At the other end of the afternoon was another of the formations visitors can rely on Duxford to present. Shows here are well known for their mass formations of Spitfires, but this one was even more special, being the first part of a two-segment finale lasting over 40 minutes. This first element of the finale, the Spitfire formation, involved no fewer than 13 Spitfires, led by Brian Smith, and recreating what will have been a familiar sight in 1940 when Duxford was an important Second World War fighter station. Duxford Spitfire formations have been larger than this but in the past they have stood on their own. In 2017 the mass take-off, big-wing and tailchase was followed by the finale part two, and further show highlight, in the form of 5 Hurricanes flying alongside the Blenheim, a trio of Mk 1 Spitfires and a Gloster Gladiator. All six Hurricanes would have been back in the air for the finale, but one went tech on each of the days.

Several elements of this show were somewhat reminiscent of the previous July's Flying Legends, which also had a large Hurricane formation, a mass Spitfire formation and featured a similar, though not identical, Blenheim set piece. As if to emphasise the similarities, the September show also borrowed Flying Legends’ ‘Joker’ theme, presented on this occasion by Steve Jones flying Anglia Aircraft Restoration’s Spitfire FR.XIVe whilst the bulk of the similar craft were formating and slotting seamlessly into the set piece as the big wing made its first pass.

Between these impressive opening and closing mass formations was an intensive afternoon of spectacular flying, broken into sessions to illustrate how the RAF came to readiness for the Battle itself and the involvement of other aircraft types before, during and following the second world war.

The tour through aviation achievements included the very earliest aircraft to enter battle - or at least replicas of them - when the Great War Display Team battled each other, and the wind, to illustrate what aerial combat may have been like in the first of the world wars. The display was augmented by ground strafing and aerial explosions, lending the effect of real battle activity and helping spectators to envisage what working life may have been like for the early pioneers of aerial combat.

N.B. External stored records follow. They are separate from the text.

--- config.mk ---
export PLATFORM = sky130hd
export DESIGN_NAME = cap_cmp_array
export DESIGN_NICKNAME = d
export VERILOG_FILES = /design/src/rtl/cca_pkg.sv /design/src/rtl/cca_timebase.sv /design/src/rtl/cca_channel.sv /design/src/rtl/cap_cmp_array.sv
export SDC_FILE = /design/constraint.sdc
export NUM_CORES = 1
export LEC_CHECK = 0
export BUFFER_PORTS_ARGS = -buffer_cell sky130_fd_sc_hd__clkbuf_2
export CORE_MARGIN = 4
export CORE_UTILIZATION = 63
export CTS_CLUSTER_DIAMETER = 60
export CTS_CLUSTER_SIZE = 24
export DETAILED_ROUTE_END_ITERATION = 8
export GPL_TIMING_DRIVEN = 1
export PLACE_DENSITY_LB_ADDON = 0.3
export SLEW_MARGIN = 20
export SYNTH_ARGS = -nofsm -noshare
export SYNTH_HDL_FRONTEND = slang
export SYNTH_HIERARCHICAL = 1
export SYNTH_SLANG_ARGS = --single-unit
--- constraint.sdc ---
create_clock -name clk -period 7.4 [get_ports clk]
set_input_delay 1.48 -clock clk [delete_from_list [all_inputs] [get_ports clk]]
set_output_delay 1.48 -clock clk [all_outputs]
set_load 0.01 [all_outputs]
--- src/rtl/cca_pkg.sv ---
// Package: shared constants for the compare/capture/PWM unit.
// Assumes a 5-bit write address, byte-wide write data and at most 7 channels.
package cca_pkg;
    localparam int ADDR_W = 5;

    // Clock source codes held in control bits 2:1
    typedef enum logic [1:0] {
        SRC_DIV12 = 2'd0,
        SRC_DIV4  = 2'd1,
        SRC_TMR   = 2'd2,
        SRC_PIN   = 2'd3
    } clk_src_e;

    // Control register bit positions
    localparam int CB_RUN  = 0;
    localparam int CB_SRC  = 1;
    localparam int CB_OVIE = 3;
    localparam int CB_WDOG = 4;
    localparam int CTRL_W  = 5;

    // Channel mode bit positions
    localparam int MB_IE   = 0;
    localparam int MB_PWM  = 1;
    localparam int MB_TOG  = 2;
    localparam int MB_MAT  = 3;
    localparam int MB_CAPN = 4;
    localparam int MB_CAPP = 5;
    localparam int MB_ECOM = 6;
    localparam int MODE_W  = 7;

    // Fixed addresses (region 00) and channel regions on addr[4:3]
    localparam logic [ADDR_W-1:0] A_CTRL = 5'h00;
    localparam logic [ADDR_W-1:0] A_CLR  = 5'h01;
    localparam logic [ADDR_W-1:0] A_CNTL = 5'h02;
    localparam logic [ADDR_W-1:0] A_CNTH = 5'h03;
    localparam logic [1:0] RG_MODE = 2'b01;
    localparam logic [1:0] RG_VLO  = 2'b10;
    localparam logic [1:0] RG_VHI  = 2'b11;
endpackage

--- src/rtl/cca_timebase.sv ---
// Module: cca_timebase
// Shared counter with its prescaler and clock-source selection.
// Assumes the external pin toggles no faster than one edge per 4 clocks,
// and that a byte load in the same clock as a step takes priority.
module cca_timebase
    import cca_pkg::*;
#(
    parameter int CW       = 16,
    parameter int DIV_SLOW = 12,
    parameter int DIV_FAST = 4
) (
    input  logic            clk,
    input  logic            rst_n,
    input  logic            run,
    input  clk_src_e        src,
    input  logic            tmr_pulse,
    input  logic            ext_pin,
    input  logic            ld_lo,
    input  logic            ld_hi,
    input  logic [CW/2-1:0] ld_data,
    output logic [CW-1:0]   cnt,
    output logic [CW-1:0]   cnt_nxt,
    output logic            step,
    output logic            lo_wrap,
    output logic            ovf
);
    localparam int HB = CW / 2;
    localparam int PW = $clog2(DIV_SLOW);

    logic [PW-1:0] pre_q;
    logic [PW-1:0] pre_last;
    logic          e_s1, e_s2, e_s3;
    logic          ext_rise;
    logic          tick_raw;
    logic [CW-1:0] cnt_q;

    assign pre_last = (src == SRC_DIV4) ? PW'(DIV_FAST - 1) : PW'(DIV_SLOW - 1);

    // Prescaler: counts through one divider period while running
    always_ff @(posedge clk) begin
        if (!rst_n || !run || pre_q == pre_last) pre_q <= '0;
        else                                     pre_q <= pre_q + 1'b1;
    end

    // External pin synchronizer and edge history
    always_ff @(posedge clk) begin
        if (!rst_n) begin
            e_s1 <= 1'b0; e_s2 <= 1'b0; e_s3 <= 1'b0;
        end else begin
            e_s1 <= ext_pin; e_s2 <= e_s1; e_s3 <= e_s2;
        end
    end
    assign ext_rise = e_s2 & ~e_s3;

    // Source selection for one counter step
    always_comb begin
        unique case (src)
            SRC_DIV12, SRC_DIV4: tick_raw = (pre_q == pre_last);
            SRC_TMR:             tick_raw = tmr_pulse;
            default:             tick_raw = ext_rise;
        endcase
    end

    assign step    = run & tick_raw & ~ld_lo & ~ld_hi;
    assign cnt_nxt = cnt_q + CW'(1);
    assign lo_wrap = step & (&cnt_q[HB-1:0]);
    assign ovf     = step & (&cnt_q);
    assign cnt     = cnt_q;

    // Counter: byte loads first, then steps
    always_ff @(posedge clk) begin
        if (!rst_n)     cnt_q <= '0;
        else if (ld_lo) cnt_q[HB-1:0] <= ld_data;
        else if (ld_hi) cnt_q[CW-1:HB] <= ld_data;
        else if (step)  cnt_q <= cnt_nxt;
    end
endmodule

--- src/rtl/cca_channel.sv ---
// Module: cca_channel
// One channel: capture, compare/toggle, 8-bit PWM with shadow reload,
// and an optional watchdog role. Assumes a step is the only moment the
// counter advances; matches are taken against the value being stepped to.
module cca_channel
    import cca_pkg::*;
#(
    parameter int CW       = 16,
    parameter bit WDOG_CAP = 1'b0
) (
    input  logic            clk,
    input  logic            rst_n,
    input  logic [CW-1:0]   cnt,
    input  logic [CW-1:0]   cnt_nxt,
    input  logic            step,
    input  logic            lo_wrap,
    input  logic            wdog_en,
    input  logic            mode_wr,
    input  logic            lo_wr,
    input  logic            hi_wr,
    input  logic [CW/2-1:0] wdata,
    input  logic            pin_i,
    input  logic            flag_clr,
    output logic [CW-1:0]   val,
    output logic            flag,
    output logic            pin_o,
    output logic            int_en,
    output logic            cmp_en,
    output logic            wdog_hit
);
    localparam int HB = CW / 2;

    logic [MODE_W-1:0] mode_q;
    logic [CW-1:0]     val_q;
    logic              p_s1, p_s2, p_s3;
    logic              cap_ev, match_ev, pwm_on, wd_mode;
    logic              flag_q, pin_q, hit_q;

    assign pwm_on   = mode_q[MB_PWM] & mode_q[MB_ECOM];
    assign wd_mode  = WDOG_CAP & wdog_en;
    assign match_ev = step & mode_q[MB_ECOM] & mode_q[MB_MAT] & (cnt_nxt == val_q);
    assign cap_ev   = (mode_q[MB_CAPP] & p_s2 & ~p_s3) | (mode_q[MB_CAPN] & ~p_s2 & p_s3);

    // Input pin synchronizer and edge history
    always_ff @(posedge clk) begin
        if (!rst_n) begin
            p_s1 <= 1'b0; p_s2 <= 1'b0; p_s3 <= 1'b0;
        end else begin
            p_s1 <= pin_i; p_s2 <= p_s1; p_s3 <= p_s2;
        end
    end

    // Mode register; value byte writes drive the comparator enable
    always_ff @(posedge clk) begin
        if (!rst_n)       mode_q <= '0;
        else if (mode_wr) mode_q <= wdata[MODE_W-1:0];
        else if (lo_wr)   mode_q[MB_ECOM] <= 1'b0;
        else if (hi_wr)   mode_q[MB_ECOM] <= 1'b1;
    end

    // Value register: software write, then capture, then PWM reload
    always_ff @(posedge clk) begin
        if (!rst_n)                val_q <= '0;
        else if (lo_wr)            val_q[HB-1:0] <= wdata;
        else if (hi_wr)            val_q[CW-1:HB] <= wdata;
        else if (cap_ev)           val_q <= cnt;
        else if (pwm_on & lo_wrap) val_q[HB-1:0] <= val_q[CW-1:HB];
    end

    // Sticky event flag, set beats clear
    always_ff @(posedge clk) begin
        if (!rst_n)                  flag_q <= 1'b0;
        else if (match_ev || cap_ev) flag_q <= 1'b1;
        else if (flag_clr)           flag_q <= 1'b0;
    end

    // Output pin: PWM compare or match toggle
    always_ff @(posedge clk) begin
        if (!rst_n)      pin_q <= 1'b0;
        else if (pwm_on) pin_q <= (cnt[HB-1:0] >= val_q[HB-1:0]);
        else if (match_ev && mode_q[MB_TOG] && !wd_mode) pin_q <= ~pin_q;
    end

    // Watchdog pulse register
    always_ff @(posedge clk) begin
        if (!rst_n) hit_q <= 1'b0;
        else        hit_q <= match_ev & wd_mode;
    end

    assign val      = val_q;
    assign flag     = flag_q;
    assign pin_o    = pin_q;
    assign int_en   = mode_q[MB_IE];
    assign cmp_en   = mode_q[MB_ECOM];
    assign wdog_hit = hit_q;
endmodule

--- src/rtl/cap_cmp_array.sv ---
// Module: cap_cmp_array
// Top level: write decode, control register, overflow flag, interrupt
// combine and the channel array. Assumes NCH <= 7 so a clear bit fits
// below bit 7 of the write data, and that the last channel is the watchdog.
module cap_cmp_array
    import cca_pkg::*;
#(
    parameter int NCH      = 5,
    parameter int CW       = 16,
    parameter int DIV_SLOW = 12,
    parameter int DIV_FAST = 4
) (
    input  logic              clk,
    input  logic              rst_n,
    input  logic              wr_en,
    input  logic [ADDR_W-1:0] wr_addr,
    input  logic [CW/2-1:0]   wr_data,
    input  logic              timer_ovf_i,
    input  logic              ext_clk_i,
    input  logic [NCH-1:0]    cap_pin_i,
    output logic [NCH-1:0]    cmp_pin_o,
    output logic [CW-1:0]     count_o,
    output logic [NCH*CW-1:0] value_o,
    output logic [NCH-1:0]    flags_o,
    output logic              ovf_flag_o,
    output logic [NCH-1:0]    cmp_en_o,
    output logic              irq_o,
    output logic              wdog_rst_o
);
    localparam int HB = CW / 2;

    logic [CTRL_W-1:0] ctrl_q;
    logic              ovf_q;
    logic              wr_ctrl, wr_clr, ld_lo, ld_hi;
    logic [CW-1:0]     cnt, cnt_nxt;
    logic              step, lo_wrap, ovf;
    logic [NCH-1:0]    ie_v, hit_v;

    assign wr_ctrl = wr_en && (wr_addr == A_CTRL);
    assign wr_clr  = wr_en && (wr_addr == A_CLR);
    assign ld_lo   = wr_en && (wr_addr == A_CNTL);
    assign ld_hi   = wr_en && (wr_addr == A_CNTH);

    // Control register
    always_ff @(posedge clk) begin
        if (!rst_n)       ctrl_q <= '0;
        else if (wr_ctrl) ctrl_q <= wr_data[CTRL_W-1:0];
    end

    // Sticky overflow flag, set beats clear
    always_ff @(posedge clk) begin
        if (!rst_n)                        ovf_q <= 1'b0;
        else if (ovf)                      ovf_q <= 1'b1;
        else if (wr_clr && wr_data[HB-1])  ovf_q <= 1'b0;
    end

    cca_timebase #(.CW(CW), .DIV_SLOW(DIV_SLOW), .DIV_FAST(DIV_FAST)) u_tb (
        .clk      (clk),
        .rst_n    (rst_n),
        .run      (ctrl_q[CB_RUN]),
        .src      (clk_src_e'(ctrl_q[CB_SRC+1:CB_SRC])),
        .tmr_pulse(timer_ovf_i),
        .ext_pin  (ext_clk_i),
        .ld_lo    (ld_lo),
        .ld_hi    (ld_hi),
        .ld_data  (wr_data),
        .cnt      (cnt),
        .cnt_nxt  (cnt_nxt),
        .step     (step),
        .lo_wrap  (lo_wrap),
        .ovf      (ovf)
    );

    for (genvar i = 0; i < NCH; i++) begin : g_ch
        localparam logic [2:0] IDX = 3'(i);
        logic hit_idx;
        assign hit_idx = (wr_addr[2:0] == IDX);

        cca_channel #(.CW(CW), .WDOG_CAP(i == NCH - 1)) u_ch (
            .clk     (clk),
            .rst_n   (rst_n),
            .cnt     (cnt),
            .cnt_nxt (cnt_nxt),
            .step    (step),
            .lo_wrap (lo_wrap),
            .wdog_en (ctrl_q[CB_WDOG]),
            .mode_wr (wr_en && wr_addr[4:3] == RG_MODE && hit_idx),
            .lo_wr   (wr_en && wr_addr[4:3] == RG_VLO && hit_idx),
            .hi_wr   (wr_en && wr_addr[4:3] == RG_VHI && hit_idx),
            .wdata   (wr_data),
            .pin_i   (cap_pin_i[i]),
            .flag_clr(wr_clr && wr_data[i]),
            .val     (value_o[i*CW +: CW]),
            .flag    (flags_o[i]),
            .pin_o   (cmp_pin_o[i]),
            .int_en  (ie_v[i]),
            .cmp_en  (cmp_en_o[i]),
            .wdog_hit(hit_v[i])
        );
    end

    assign count_o    = cnt;
    assign ovf_flag_o = ovf_q;
    assign irq_o      = (|(flags_o & ie_v)) | (ovf_q & ctrl_q[CB_OVIE]);
    assign wdog_rst_o = |hit_v;
endmodule

==> results list <==
* Result of the run: completed
- Sequential element share of the synthesized area: 32.3%
* Hold violation count in the final report: 0
- DRC violations left: 0
- First-pass GRT wire length: 52,600 microns
- IO Port Bufs: 136
- Effective utilization at floorplan: 65.3%
* Shortest period the worst path allows: 4.85 ns
- The min-delay analysis places its worst path in the category reg -> reg.
* Cell with the largest stage delay on the worst path: sky130_fd_sc_hd__nor4_2
* GRT overflow: 0
- The synthesized netlist devotes 18.6% of its cell area to compound gates.
- The number of cells on the worst reg-to-reg path is 9.
* Highest clock frequency the design can meet: 0.206 GHz
- Power share of the sequential group: 46.8%
- Number of flops mapped to enable cells by yosys: 0
* CTS tree: built
- Total negative slack: 0 ns
- For this design the total switching power over the nets is 0.482 mW.
* Number of warnings issued by yosys: 6
- The clock passes through at most 2 buffers.
- Number of unique standard cell types used by synthesis: 72
- Power per Cell Area: 170 nW/um^2
- IR analysis of the VDD net gives a maximum drop of 0.173 mV.
- Vias after detailed routing: 10,100
- Post-placement worst setup slack: 2.36 ns
* Multiplexer area fraction after synthesis: 7.23%
- The first detailed-routing pass took 6 iterations.
- Vias in the first global route: 9,317
- Global-route total usage across every layer: 36.9%
- Largest stage delay on the critical path: 0.96 ns
- Core ar.: 16,100 sq um
* Combined area of the multi-input logic cells: 6560 sq um
- Simple-gate share of the synthesized area: 22.4%
- Cell type with the highest aggregate area in the netlist: sky130_fd_sc_hd__dfxtp_1
* Slew @ Worst Pin: 1.27 ns
- In the final layout, the share of cells above drive strength 1 is 16.6%.
- In this run the worst path has a maximum fanout of 16.
* Switching share of total power: 23.9%
- Mapped Nets: 1,270
- In this run, the combinational gates consume 6.6% of the power.
- Synthesized netlist cell count: 1,205
- Cell Chain, Critical Path: clkbuf_2 > or3b_4 > nor2_1 > buf_4 > inv_1 > nand2_1 > or2_2 > nor4_2 > nand3_1 > a21oi_1 > or2_1 > o2111a_1
* Leading post-synthesis cells by instance count: sky130_fd_sc_hd__dfxtp_1, sky130_fd_sc_hd__nor2_1, sky130_fd_sc_hd__xor2_1, sky130_fd_sc_hd__nand2_1, sky130_fd_sc_hd__mux2i_1
- Max Cap Violations: 0
* Standard-cell rows: 46
- Across the routed clock network, the largest skew measured is 0.00715 ns.
- CP Buf/Inv Count: 3
- Setup violations remaining at the end of the flow were counted as 0.
- The clock network burns 46.5% of the power.
- Compared with the post-synthesis result, the final layout area differs by 12.8%.
* Area share of fa/ha/maj cells after synthesis: 4.99%
* Kind of cell with the highest combined delay on the critical path: simple AND/OR/NAND/NOR gates
- CTS Sinks: 170
- Io pins: 137
- The die covers 18,800 sq um.
* Share of the synthesized area in the top cell type: 32.3%
- Number of pins exceeding their max-slew limit in the final report: 0
* Cell internal pwr: 1.53 mW
* Depth of the worst hold-timing path: 1
- The sequential cells in the finished layout cover a total of 3400 sq um.
- Wirelength per Cell: 23.0 microns
* Via density: 6.55
- By instance count, the leading cell after synthesis is sky130_fd_sc_hd__dfxtp_1.
- Counting the fill cells in the layout gives 1,261.
- Netlist Area Pre-Place: 10,500 sq um
- CTS clk-pin slew, worst paths: 0.07 ns
- Leakage: 5.38 nW
* Largest family of logic cells by synthesized area: simple AND/OR/NAND/NOR gates
- Data on the critical path is required at its endpoint by 7.77 ns.
* Root cell of the clock tree: sky130_fd_sc_hd__clkbuf_16
- STA classifies the critical path startpoint as a primary input.
- In the synthesized netlist the dominant register cell turns out to be sky130_fd_sc_hd__dfxtp_1.
- 0 antenna diodes ended up in the layout.
- In this run, CTS created clock tree buffers numbering 17.
* Number of antenna violations at the first check in global routing: 0
- The congestion estimate from routability-driven global placement came to 0.936.
- In this run the post-CTS setup repair buffer count came out at 0.
- Number of buffers inserted for hold repair after clock tree synthesis: 0
- Cells after DPL: 1,513
- For the worst setup path, the data arrival time is 5.22 ns.
- Post-synthesis share of cell area spent on xor and xnor gates: 8.74%
- Routed wire length: 35,500 microns
* Routed Antenna Nets: 0
- Cell types with the largest area share after synthesis: sky130_fd_sc_hd__dfxtp_1, sky130_fd_sc_hd__mux2i_1, sky130_fd_sc_hd__xor2_1
- From bottom edge to top edge, the die measures 137 microns.
* Logic depth of the worst path, buffers included: 12
- For the worst-skew pair, the clock arrives at the later sink with an insertion delay of 0.43 ns.
- The worst setup path is captured at a flop.
* Worst relative slew slack: 14.5%
- Gates resized during post-CTS repair numbered 0.
- Setup repair after global routing left no endpoint under its margin.
- After legalization and detailed placement, the total HPWL measured 22,700 microns.
- Number of H-tree branching levels: 4
- Number of DRC violations after detailed-routing iteration 0: 1,496
- Path type of the worst setup path: in -> reg
- Each instance of the synthesized netlist takes up on average 8.74 sq um.
- Setup slack on the critical path of the routed design comes to 2.55 ns.
- Largest net degree at the start of global routing: 82
- Nets: 1,381
* Proportion of register bits with asynchronous set or reset after synthesis: 0%
- Crit share post-route: 65.5%
- Layout Cells excl Fill: 1,544
* Seq cells post-synth: 170
* Overall die width: 137 microns
==> sequential cells by signal, summed over array words and instances (netlist names), 4 cells and up <==
name              flops
g_ch.u_ch/p_s2        5
g_ch.u_ch/p_s3        5
g_ch.u_ch/val        80
g_ch.u_ch/flag        5
u_tb/pre_q            4
g_ch.u_ch/p_s1        5
g_ch.u_ch/mode_q     35
u_tb/cnt             16
g_ch.u_ch/pin_o       5
ctrl_q                5
==> stage by stage <==
stage	cell area (sq um)	utilization [%]	power [mW]	hold slack, ns
2_1_floorplan	10500	-	1.04	0.412
4_1_cts	11900	73.6	2.01	0.439
6_report	11900	73.7	2.01	0.434
3_5_place_dp	11200	69.8	1.09	0.421
3_3_place_gp	11200	69.7	1.09	0.414
5_1_grt	11900	73.7	2.06	0.446
==> final timing paths <==
check | startpoint | to | slack (ns)
min | g_ch[1].u_ch/p_s1 | g_ch[1].u_ch/p_s2 | 0.43
min reg2reg | g_ch[1].u_ch/p_s1 | g_ch[1].u_ch/p_s2 | 0.43
max reg2reg | u_tb/cnt[9] | g_ch[0].u_ch/pin_o | 3.15
max | wr_en | g_ch[3].u_ch/val[3] | 2.55
==> kinds of logic (layout without fill, tap and decap cells) <==
group | count (synthesis) | count (layout)
AND/OR/NAND/NOR | 441 | 441
AO/OA/AOI/OAI | 249 | 249
flip-flops | 170 | 170
buffers and inverters | 118 | 241
XOR/XNOR | 105 | 105
multiplexers | 76 | 76
adder cells (fa/ha/maj) | 42 | 42
other | 4 | 4
==> worst register-to-register path: cells and delay by family (launching register included) <==
kind            cells  cell delay (ns)
xor+xnor            2             1.06
flops               1             0.81
compound gates      1             0.29
simple gates        6             1.98
==> final cells by class <==
type	instances	area share, %
timing repair buffer	153	6.83
sequential	170	28.7
clock buffer	21	3.96
clock inverter	10	1.20
inverter	57	1.80
tap	216	2.28
multi-input combinational	917	55.3
==> power by group through the flow <==
stage	clock network (mW)	registers [mW]	logic (mW)
after global routing	0.979	0.943	0.141
final	0.937	0.943	0.134
after global placement	0	0.962	0.125
after detailed placement	0	0.962	0.128
after floorplan	0	0.962	0.0753
after CTS	0.938	0.942	0.130
==> metal layers <==
metal  up-vias  track usage (%)  share of wire [%]  wire [microns]
met5         -                0                  0               0
met4         0             19.6                6.1            2170
met3       180             9.39                 12            4370
met2       705             57.1                 44           15600
met1      4725             47.3                 38           13400
li1       4504                -                  -               -
==> layout by cell type (no fill, tap or decap), types with 9 or more instances in the layout <==
master                      synthesis  routed
sky130_fd_sc_hd__and2_1            24      24
sky130_fd_sc_hd__inv_1             57      57
sky130_fd_sc_hd__nor3_1            60      60
sky130_fd_sc_hd__nand2b_1          46      46
sky130_fd_sc_hd__nor4_1            17      16
sky130_fd_sc_hd__a21oi_1           25      25
sky130_fd_sc_hd__nand2_1           77      77
sky130_fd_sc_hd__a21o_1             9       9
sky130_fd_sc_hd__o2111a_1          40      40
sky130_fd_sc_hd__dfxtp_1          170     170
sky130_fd_sc_hd__mux2i_1           76      76
sky130_fd_sc_hd__nand3b_1           9       9
sky130_fd_sc_hd__nand3_1           29      29
sky130_fd_sc_hd__clkbuf_2           0     135
sky130_fd_sc_hd__a31oi_1            9       9
sky130_fd_sc_hd__xnor2_1           21      20
sky130_fd_sc_hd__clkbuf_16          0      17
sky130_fd_sc_hd__nor2_1            97      96
sky130_fd_sc_hd__o21ai_0           66      66
sky130_fd_sc_hd__xor2_1            84      83
sky130_fd_sc_hd__nor2b_1           38      38
sky130_fd_sc_hd__ha_1              42      42
sky130_fd_sc_hd__o211a_1           41      41
sky130_fd_sc_hd__buf_4             10      18
Power figures use the tool's default switching activity.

A more romantic look at military training came with a balletic demonstration of the predominant training type, the Tiger Moth, by the Tiger 9 Team.

Non-training aircraft from the same era were represented by the Mk 1 Hawkers Nimrod and Fury from the Historic Aircraft Collection on Saturday (although strong winds prevented a repeat of the flowing displays on Sunday) and a rare combination of Mercury-engined aircraft brought together Blenheim, Gladiator and Lysander as a trio and as individual displays. The Lysander was an absentee on Sunday, because of the gusty conditions, and in another display the Curtiss Hawk 75 was also unable to fly, this time for technical reasons. This left an intended pairs display reduced to a solo by The Fighter Collection's P-40C Warhawk. The display itself was one of the best of the show with some impressive manoeuvres in a long display on Saturday, extended even further on Sunday when the withdrawal of other aircraft released additional time into the programme.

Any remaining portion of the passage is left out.